> **What you will do**
Work through the data line by line, gathering every line that has the word "area".

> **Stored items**
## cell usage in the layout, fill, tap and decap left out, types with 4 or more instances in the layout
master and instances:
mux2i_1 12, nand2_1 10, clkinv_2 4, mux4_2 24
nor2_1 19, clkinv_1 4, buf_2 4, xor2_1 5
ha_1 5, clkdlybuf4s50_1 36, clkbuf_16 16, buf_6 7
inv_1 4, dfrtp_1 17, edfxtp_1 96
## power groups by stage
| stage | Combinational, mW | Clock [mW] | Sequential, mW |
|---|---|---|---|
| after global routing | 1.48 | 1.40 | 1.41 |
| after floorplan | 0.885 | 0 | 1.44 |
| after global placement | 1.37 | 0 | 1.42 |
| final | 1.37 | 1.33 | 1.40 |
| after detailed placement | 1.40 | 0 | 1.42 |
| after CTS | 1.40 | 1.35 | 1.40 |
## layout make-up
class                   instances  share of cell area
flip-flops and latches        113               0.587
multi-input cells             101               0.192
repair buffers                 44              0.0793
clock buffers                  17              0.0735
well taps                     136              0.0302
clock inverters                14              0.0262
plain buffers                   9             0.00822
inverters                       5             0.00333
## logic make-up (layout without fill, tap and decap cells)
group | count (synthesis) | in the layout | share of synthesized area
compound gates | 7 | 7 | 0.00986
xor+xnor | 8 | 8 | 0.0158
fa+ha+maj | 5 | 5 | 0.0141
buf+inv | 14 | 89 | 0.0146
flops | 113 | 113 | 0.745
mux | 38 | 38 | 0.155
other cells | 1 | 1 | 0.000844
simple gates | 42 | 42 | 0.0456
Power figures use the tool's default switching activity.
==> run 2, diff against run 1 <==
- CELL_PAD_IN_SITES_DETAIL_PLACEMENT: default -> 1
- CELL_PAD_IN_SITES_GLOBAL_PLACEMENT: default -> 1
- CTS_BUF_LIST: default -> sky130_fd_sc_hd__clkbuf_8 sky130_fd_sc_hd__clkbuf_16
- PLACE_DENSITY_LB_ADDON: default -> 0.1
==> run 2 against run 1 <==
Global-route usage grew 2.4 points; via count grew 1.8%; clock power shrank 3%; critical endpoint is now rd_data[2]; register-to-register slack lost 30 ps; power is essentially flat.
`src/rtl/turbo_iter_ctrl_if.sv`:
```
// turbo_iter_ctrl_if
//   Bundles the symbol-input handshake, the SISO launch/result bus and the
//   decoded-bit output handshake of turbo_iter_ctrl.
//   slave  : decoder side (turbo_iter_ctrl)
//   master : environment side (symbol source, SISO engine, bit sink)
//   Signals:
//     in_valid_i/in_ready_o, in_sys_i/in_par1_i/in_par2_i  input symbols (signed LLRs)
//     siso_start_o/siso_done_i                            SISO launch / completion
//     siso_sys_o/siso_par_o/siso_apri_o, siso_app_i       SISO data, symbol 0 in MSBs
//     out_valid_o/out_ready_i, out_bit_o/out_last_o       decoded bits
//     iter_cnt_o, busy_o                                  status
interface turbo_iter_ctrl_if #(
  parameter int K        = 5,
  parameter int N_TAIL   = 2,
  parameter int LLR_W    = 4,
  parameter int EXT_W    = 10,
  parameter int MAX_ITER = 16
);
  localparam int N  = K + N_TAIL;
  localparam int CW = $clog2(MAX_ITER + 1);

  logic               in_valid_i;
  logic               in_ready_o;
  logic [LLR_W-1:0]   in_sys_i;
  logic [LLR_W-1:0]   in_par1_i;
  logic [LLR_W-1:0]   in_par2_i;
  logic               siso_start_o;
  logic               siso_done_i;
  logic [N*LLR_W-1:0] siso_sys_o;
  logic [N*LLR_W-1:0] siso_par_o;
  logic [N*EXT_W-1:0] siso_apri_o;
  logic [N*EXT_W-1:0] siso_app_i;
  logic               out_valid_o;
  logic               out_ready_i;
  logic               out_bit_o;
  logic               out_last_o;
  logic [CW-1:0]      iter_cnt_o;
  logic               busy_o;

  modport slave (
    input  in_valid_i, in_sys_i, in_par1_i, in_par2_i, siso_done_i, siso_app_i, out_ready_i,
    output in_ready_o, siso_start_o, siso_sys_o, siso_par_o, siso_apri_o,
           out_valid_o, out_bit_o, out_last_o, iter_cnt_o, busy_o
  );

  modport master (
    output in_valid_i, in_sys_i, in_par1_i, in_par2_i, siso_done_i, siso_app_i, out_ready_i,
    input  in_ready_o, siso_start_o, siso_sys_o, siso_par_o, siso_apri_o,
           out_valid_o, out_bit_o, out_last_o, iter_cnt_o, busy_o
  );
endinterface

```
`src/rtl/turbo_iter_ctrl.sv`:
```
// turbo_iter_ctrl
//   Iteration controller for a two-constituent turbo decoder that time-shares
//   one external SISO engine. Loads one block of N = K+N_TAIL symbols, runs
//   DEC1/DEC2 half-iterations exchanging saturated extrinsic LLRs through the
//   interleaver pi(j) = (P_INTLV*j) mod K, stops early when hard decisions
//   repeat (or at MAX_ITER), then streams the K decoded bits.
//   Ports:
//     clk_p_i    clock
//     reset_n_i  asynchronous active-low reset
//     bus        turbo_iter_ctrl_if.slave (symbol in, SISO bus, bit out, status)
//
//   state | meaning
//   IDLE  | waiting for symbol 0 of a block
//   LOAD  | receiving symbols 1..N-1
//   DEC1  | SISO running on natural order, parity 1
//   DEC2  | SISO running on interleaved order, parity 2
//   OUT   | streaming decoded bits 0..K-1
module turbo_iter_ctrl #(
  parameter int K        = 5,
  parameter int N_TAIL   = 2,
  parameter int LLR_W    = 4,
  parameter int EXT_W    = 10,
  parameter int MAX_ITER = 16,
  parameter int P_INTLV  = 3
) (
  input  logic              clk_p_i,
  input  logic              reset_n_i,
  turbo_iter_ctrl_if.slave  bus
);
  localparam int N  = K + N_TAIL;
  localparam int CW = $clog2(MAX_ITER + 1);
  localparam int SW = $clog2(N);
  localparam int KW = $clog2(K);
  localparam int XW = EXT_W + 2;
  localparam logic signed [XW-1:0] SAT_MAX = XW'((1 << (EXT_W - 1)) - 1);
  localparam logic signed [XW-1:0] SAT_MIN = XW'(-(1 << (EXT_W - 1)));

  typedef enum logic [2:0] {IDLE, LOAD, DEC1, DEC2, OUT} state_t;

  function automatic logic signed [XW-1:0] sx_e(input logic [EXT_W-1:0] v);
    sx_e = {{(XW-EXT_W){v[EXT_W-1]}}, v};
  endfunction

  function automatic logic signed [XW-1:0] sx_l(input logic [LLR_W-1:0] v);
    sx_l = {{(XW-LLR_W){v[LLR_W-1]}}, v};
  endfunction

  function automatic logic [EXT_W-1:0] sat(input logic signed [XW-1:0] v);
    if (v > SAT_MAX)      sat = SAT_MAX[EXT_W-1:0];
    else if (v < SAT_MIN) sat = SAT_MIN[EXT_W-1:0];
    else                  sat = v[EXT_W-1:0];
  endfunction

  function automatic int pi(input int j);
    pi = (P_INTLV * j) % K;
  endfunction

  state_t             r_state, w_state_nxt;
  logic [LLR_W-1:0]   r_sys  [N];
  logic [LLR_W-1:0]   r_par1 [N];
  logic [LLR_W-1:0]   r_par2 [N];
  logic [EXT_W-1:0]   r_ext1 [N];
  logic [EXT_W-1:0]   r_ext2 [N];
  logic [SW-1:0]      r_sym_idx;
  logic [KW-1:0]      r_out_idx;
  logic [CW-1:0]      r_iter;
  logic [K-1:0]       r_bits;
  logic               r_start;

  logic [LLR_W-1:0]      w_sys      [N];
  logic [LLR_W-1:0]      w_par      [N];
  logic [EXT_W-1:0]      w_apri     [N];
  logic [EXT_W-1:0]      w_app      [N];
  logic signed [XW-1:0]  w_diff     [N];
  logic [EXT_W-1:0]      w_ext_new  [N];
  logic [EXT_W-1:0]      w_ext2_upd [N];
  logic signed [XW-1:0]  w_soft     [K];
  logic [K-1:0]          w_dec;
  logic [CW-1:0]         w_iter_inc;
  logic                  w_acc, w_done, w_xfer, w_last, w_stop;

  assign w_acc      = bus.in_valid_i && bus.in_ready_o;
  // a done coinciding with the launch pulse belongs to no live SISO run
  assign w_done     = bus.siso_done_i && !r_start && (r_state == DEC1 || r_state == DEC2);
  assign w_xfer     = (r_state == OUT) && bus.out_ready_i;
  assign w_last     = (r_out_idx == KW'(K - 1));
  assign w_iter_inc = r_iter + CW'(1);
  assign w_stop     = (w_iter_inc == CW'(MAX_ITER)) ||
                      ((w_iter_inc >= CW'(2)) && (w_dec == r_bits));

  // SISO view of the block; DEC2 reads systematic and ext1 through pi()
  always_comb begin
    bus.siso_sys_o  = '0;
    bus.siso_par_o  = '0;
    bus.siso_apri_o = '0;
    for (int p = 0; p < N; p++) begin
      w_app[p] = bus.siso_app_i[(N-1-p)*EXT_W +: EXT_W];
      if (p < K) begin
        if (r_state == DEC2) begin
          w_sys[p]  = r_sys[pi(p)];
          w_par[p]  = r_par2[p];
          w_apri[p] = r_ext1[pi(p)];
        end else begin
          w_sys[p]  = r_sys[p];
          w_par[p]  = r_par1[p];
          w_apri[p] = r_ext2[p];
        end
        w_diff[p] = sx_e(w_app[p]) - sx_e(w_apri[p]) - (sx_l(w_sys[p]) <<< 1);
      end else begin
        w_sys[p]  = r_sys[p];
        w_par[p]  = (r_state == DEC2) ? r_par2[p] : r_par1[p];
        w_apri[p] = '0;
        w_diff[p] = sx_e(w_app[p]);
      end
      w_ext_new[p] = sat(w_diff[p]);
      bus.siso_sys_o [(N-1-p)*LLR_W +: LLR_W] = w_sys[p];
      bus.siso_par_o [(N-1-p)*LLR_W +: LLR_W] = w_par[p];
      bus.siso_apri_o[(N-1-p)*EXT_W +: EXT_W] = w_apri[p];
    end
  end

  // ext2 as it will be after this DEC2, used for the decision in the same cycle
  always_comb begin
    w_ext2_upd = r_ext2;
    for (int j = 0; j < K; j++) w_ext2_upd[pi(j)] = w_ext_new[j];
    for (int i = 0; i < K; i++) begin
      w_soft[i] = (sx_l(r_sys[i]) <<< 1) + sx_e(r_ext1[i]) + sx_e(w_ext2_upd[i]);
      w_dec[i]  = w_soft[i][XW-1];
    end
  end

  always_ff @(posedge clk_p_i or negedge reset_n_i) begin
    if (!reset_n_i) r_state <= IDLE;
    else            r_state <= w_state_nxt;
  end

  always_comb begin
    w_state_nxt     = r_state;
    bus.in_ready_o  = (r_state == IDLE) || (r_state == LOAD);
    bus.busy_o      = (r_state != IDLE);
    bus.out_valid_o = (r_state == OUT);
    bus.out_bit_o   = 1'b0;
    bus.out_last_o  = 1'b0;
    if (r_state == OUT) begin
      bus.out_bit_o  = r_bits[r_out_idx];
      bus.out_last_o = w_last;
    end
    unique case (r_state)
      IDLE:    if (w_acc) w_state_nxt = LOAD;
      LOAD:    if (w_acc && r_sym_idx == SW'(N - 1)) w_state_nxt = DEC1;
      DEC1:    if (w_done) w_state_nxt = DEC2;
      DEC2:    if (w_done) w_state_nxt = w_stop ? OUT : DEC1;
      OUT:     if (w_xfer && w_last) w_state_nxt = IDLE;
      default: w_state_nxt = IDLE;
    endcase
  end

  assign bus.siso_start_o = r_start;
  assign bus.iter_cnt_o   = r_iter;

  always_ff @(posedge clk_p_i or negedge reset_n_i) begin
    if (!reset_n_i) begin
      for (int p = 0; p < N; p++) begin
        r_sys[p]  <= '0;
        r_par1[p] <= '0;
        r_par2[p] <= '0;
        r_ext1[p] <= '0;
        r_ext2[p] <= '0;
      end
      r_sym_idx <= '0;
      r_out_idx <= '0;
      r_iter    <= '0;
      r_bits    <= '0;
      r_start   <= 1'b0;
    end else begin
      r_start <= (w_state_nxt != r_state) && (w_state_nxt == DEC1 || w_state_nxt == DEC2);
      unique case (r_state)
        IDLE: if (w_acc) begin
          r_sys[0]  <= bus.in_sys_i;
          r_par1[0] <= bus.in_par1_i;
          r_par2[0] <= bus.in_par2_i;
          r_sym_idx <= SW'(1);
          r_iter    <= '0;
          for (int p = 0; p < N; p++) begin
            r_ext1[p] <= '0;
            r_ext2[p] <= '0;
          end
        end
        LOAD: if (w_acc) begin
          r_sys[r_sym_idx]  <= bus.in_sys_i;
          r_par1[r_sym_idx] <= bus.in_par1_i;
          r_par2[r_sym_idx] <= bus.in_par2_i;
          r_sym_idx         <= r_sym_idx + SW'(1);
        end
        DEC1: if (w_done) begin
          for (int p = 0; p < N; p++) r_ext1[p] <= w_ext_new[p];
        end
        DEC2: if (w_done) begin
          r_ext2    <= w_ext2_upd;
          r_iter    <= w_iter_inc;
          r_bits    <= w_dec;
          r_out_idx <= '0;
        end
        OUT: if (w_xfer) r_out_idx <= w_last ? '0 : r_out_idx + KW'(1);
        default: ;
      endcase
    end
  end
endmodule

```
`src/flat_wrapper.sv`:
```
// flat-port wrapper written by rule: the top's interface ports become plain ports
module turbo_iter_ctrl_flat 
#(
  parameter int K        = 5,
  parameter int N_TAIL   = 2,
  parameter int LLR_W    = 4,
  parameter int EXT_W    = 10,
  parameter int MAX_ITER = 16,
  parameter int P_INTLV  = 3
)
  (clk_p_i, reset_n_i, bus_in_valid_i, bus_in_sys_i, bus_in_par1_i, bus_in_par2_i, bus_siso_done_i, bus_siso_app_i, bus_out_ready_i, bus_in_ready_o, bus_siso_start_o, bus_siso_sys_o, bus_siso_par_o, bus_siso_apri_o, bus_out_valid_o, bus_out_bit_o, bus_out_last_o, bus_iter_cnt_o, bus_busy_o);
  turbo_iter_ctrl_if #(.K(K), .N_TAIL(N_TAIL), .LLR_W(LLR_W), .EXT_W(EXT_W), .MAX_ITER(MAX_ITER)) bus_i ();
  input  logic clk_p_i;
  input  logic reset_n_i;
  input wire logic [$bits(bus_i.in_valid_i)-1:0] bus_in_valid_i;
  input wire logic [$bits(bus_i.in_sys_i)-1:0] bus_in_sys_i;
  input wire logic [$bits(bus_i.in_par1_i)-1:0] bus_in_par1_i;
  input wire logic [$bits(bus_i.in_par2_i)-1:0] bus_in_par2_i;
  input wire logic [$bits(bus_i.siso_done_i)-1:0] bus_siso_done_i;
  input wire logic [$bits(bus_i.siso_app_i)-1:0] bus_siso_app_i;
  input wire logic [$bits(bus_i.out_ready_i)-1:0] bus_out_ready_i;
  output wire logic [$bits(bus_i.in_ready_o)-1:0] bus_in_ready_o;
  output wire logic [$bits(bus_i.siso_start_o)-1:0] bus_siso_start_o;
  output wire logic [$bits(bus_i.siso_sys_o)-1:0] bus_siso_sys_o;
  output wire logic [$bits(bus_i.siso_par_o)-1:0] bus_siso_par_o;
  output wire logic [$bits(bus_i.siso_apri_o)-1:0] bus_siso_apri_o;
  output wire logic [$bits(bus_i.out_valid_o)-1:0] bus_out_valid_o;
  output wire logic [$bits(bus_i.out_bit_o)-1:0] bus_out_bit_o;
  output wire logic [$bits(bus_i.out_last_o)-1:0] bus_out_last_o;
  output wire logic [$bits(bus_i.iter_cnt_o)-1:0] bus_iter_cnt_o;
  output wire logic [$bits(bus_i.busy_o)-1:0] bus_busy_o;
  assign bus_i.in_valid_i = bus_in_valid_i;
  assign bus_i.in_sys_i = bus_in_sys_i;
  assign bus_i.in_par1_i = bus_in_par1_i;
  assign bus_i.in_par2_i = bus_in_par2_i;
  assign bus_i.siso_done_i = bus_siso_done_i;
  assign bus_i.siso_app_i = bus_siso_app_i;
  assign bus_i.out_ready_i = bus_out_ready_i;
  assign bus_in_ready_o = bus_i.in_ready_o;
  assign bus_siso_start_o = bus_i.siso_start_o;
  assign bus_siso_sys_o = bus_i.siso_sys_o;
  assign bus_siso_par_o = bus_i.siso_par_o;
  assign bus_siso_apri_o = bus_i.siso_apri_o;
  assign bus_out_valid_o = bus_i.out_valid_o;
  assign bus_out_bit_o = bus_i.out_bit_o;
  assign bus_out_last_o = bus_i.out_last_o;
  assign bus_iter_cnt_o = bus_i.iter_cnt_o;
  assign bus_busy_o = bus_i.busy_o;
  turbo_iter_ctrl #(.K(K), .N_TAIL(N_TAIL), .LLR_W(LLR_W), .EXT_W(EXT_W), .MAX_ITER(MAX_ITER), .P_INTLV(P_INTLV)) u_core (.clk_p_i(clk_p_i), .reset_n_i(reset_n_i), .bus(bus_i));
endmodule
```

> **Exercise answer**
class                   instances  share of cell area
group | count (synthesis) | in the layout | share of synthesized area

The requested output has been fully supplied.